One of the most fundamental mathematical concepts in landscape design is geometry. Classical gardens, which were popular in Europe in the 17th and 18th centuries, are known for their use of intricate geometric patterns. One of the most famous examples of a classical garden is the Gardens of Versailles, which was designed by André Le Nôtre. The garden features a series of parterres, fountains, and canals, all arranged in symmetrical patterns that create a sense of harmony and balance. What you see at Versailles is a perfect geometrical garden, perfectly structured, perfectly hierarchical, with the palace at the top of the hill. All straight lines lead to this magnificent palace: the king’s seat. So the king is the culmination of the order of the universe.

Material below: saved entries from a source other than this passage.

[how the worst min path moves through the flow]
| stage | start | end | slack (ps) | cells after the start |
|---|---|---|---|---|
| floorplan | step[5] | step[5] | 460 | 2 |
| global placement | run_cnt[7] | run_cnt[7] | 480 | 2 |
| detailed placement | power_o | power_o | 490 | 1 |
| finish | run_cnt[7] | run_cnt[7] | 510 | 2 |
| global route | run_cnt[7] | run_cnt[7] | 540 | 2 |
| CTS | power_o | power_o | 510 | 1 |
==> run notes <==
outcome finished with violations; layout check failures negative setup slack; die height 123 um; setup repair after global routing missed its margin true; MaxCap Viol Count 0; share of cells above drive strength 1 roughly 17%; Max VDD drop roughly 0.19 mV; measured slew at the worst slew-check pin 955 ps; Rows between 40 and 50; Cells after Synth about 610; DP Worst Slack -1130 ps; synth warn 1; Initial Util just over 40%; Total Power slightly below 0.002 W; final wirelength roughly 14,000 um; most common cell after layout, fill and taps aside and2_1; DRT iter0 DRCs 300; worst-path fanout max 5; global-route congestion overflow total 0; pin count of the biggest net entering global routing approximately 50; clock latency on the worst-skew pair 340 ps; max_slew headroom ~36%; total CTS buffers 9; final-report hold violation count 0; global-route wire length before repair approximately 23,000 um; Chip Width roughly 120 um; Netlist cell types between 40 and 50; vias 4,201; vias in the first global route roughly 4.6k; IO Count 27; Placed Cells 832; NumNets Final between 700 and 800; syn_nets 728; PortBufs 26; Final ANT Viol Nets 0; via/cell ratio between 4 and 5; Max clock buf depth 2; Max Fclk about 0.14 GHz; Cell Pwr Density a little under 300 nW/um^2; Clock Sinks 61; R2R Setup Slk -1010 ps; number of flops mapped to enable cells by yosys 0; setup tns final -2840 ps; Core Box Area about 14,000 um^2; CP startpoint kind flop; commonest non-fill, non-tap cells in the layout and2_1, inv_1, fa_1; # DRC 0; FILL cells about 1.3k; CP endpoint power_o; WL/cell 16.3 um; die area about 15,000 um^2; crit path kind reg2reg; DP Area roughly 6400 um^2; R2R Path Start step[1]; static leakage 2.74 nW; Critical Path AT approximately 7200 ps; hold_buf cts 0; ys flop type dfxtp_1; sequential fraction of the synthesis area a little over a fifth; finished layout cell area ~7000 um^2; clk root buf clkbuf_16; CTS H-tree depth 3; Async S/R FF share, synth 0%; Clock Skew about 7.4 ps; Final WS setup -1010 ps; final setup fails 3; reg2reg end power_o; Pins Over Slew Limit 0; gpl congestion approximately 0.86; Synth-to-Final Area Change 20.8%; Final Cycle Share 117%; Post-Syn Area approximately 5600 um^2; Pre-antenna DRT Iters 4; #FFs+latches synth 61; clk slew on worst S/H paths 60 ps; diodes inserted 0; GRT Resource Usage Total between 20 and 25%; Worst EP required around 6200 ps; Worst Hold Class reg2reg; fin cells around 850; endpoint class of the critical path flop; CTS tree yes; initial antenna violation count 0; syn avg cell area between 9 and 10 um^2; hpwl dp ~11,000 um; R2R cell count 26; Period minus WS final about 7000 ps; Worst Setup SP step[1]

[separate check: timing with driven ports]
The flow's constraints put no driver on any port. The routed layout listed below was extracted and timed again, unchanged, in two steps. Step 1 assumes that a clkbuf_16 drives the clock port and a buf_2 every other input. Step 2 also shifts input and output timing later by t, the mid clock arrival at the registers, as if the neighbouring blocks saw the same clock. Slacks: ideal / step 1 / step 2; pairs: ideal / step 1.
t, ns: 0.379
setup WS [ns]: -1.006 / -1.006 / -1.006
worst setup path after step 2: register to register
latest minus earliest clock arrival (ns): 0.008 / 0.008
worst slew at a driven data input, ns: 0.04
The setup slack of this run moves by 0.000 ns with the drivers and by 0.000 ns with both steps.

But classical gardens aren't the only type of garden that relies on geometry. The Garden of Cosmic Speculation, located in Scotland, features a series of geometric patterns inspired by scientific principles such as fractals and chaos theory. The garden's creator, Charles Jencks, used these principles to create a landscape that's both beautiful and intellectually stimulating.

The Fibonacci Sequence: Perfect Garden Proportions

Another mathematical concept that's often used in landscape design is the Fibonacci sequence. This sequence is a series of numbers in which each number is the sum of the two preceding numbers (1, 1, 2, 3, 5, 8, 13, etc.). These numbers appear in nature in a variety of forms, including the spirals of seashells, the branching of trees, and the patterns of leaves on a stem.

Many designers use the Fibonacci sequence to create garden layouts and plant arrangements that have a natural, organic feel. For example, the Boughton House in England features a garden that's arranged in a series of concentric circles, with each circle containing a different type of plant. This creates a pleasing sense of order and balance, while also allowing for natural variation and asymmetry.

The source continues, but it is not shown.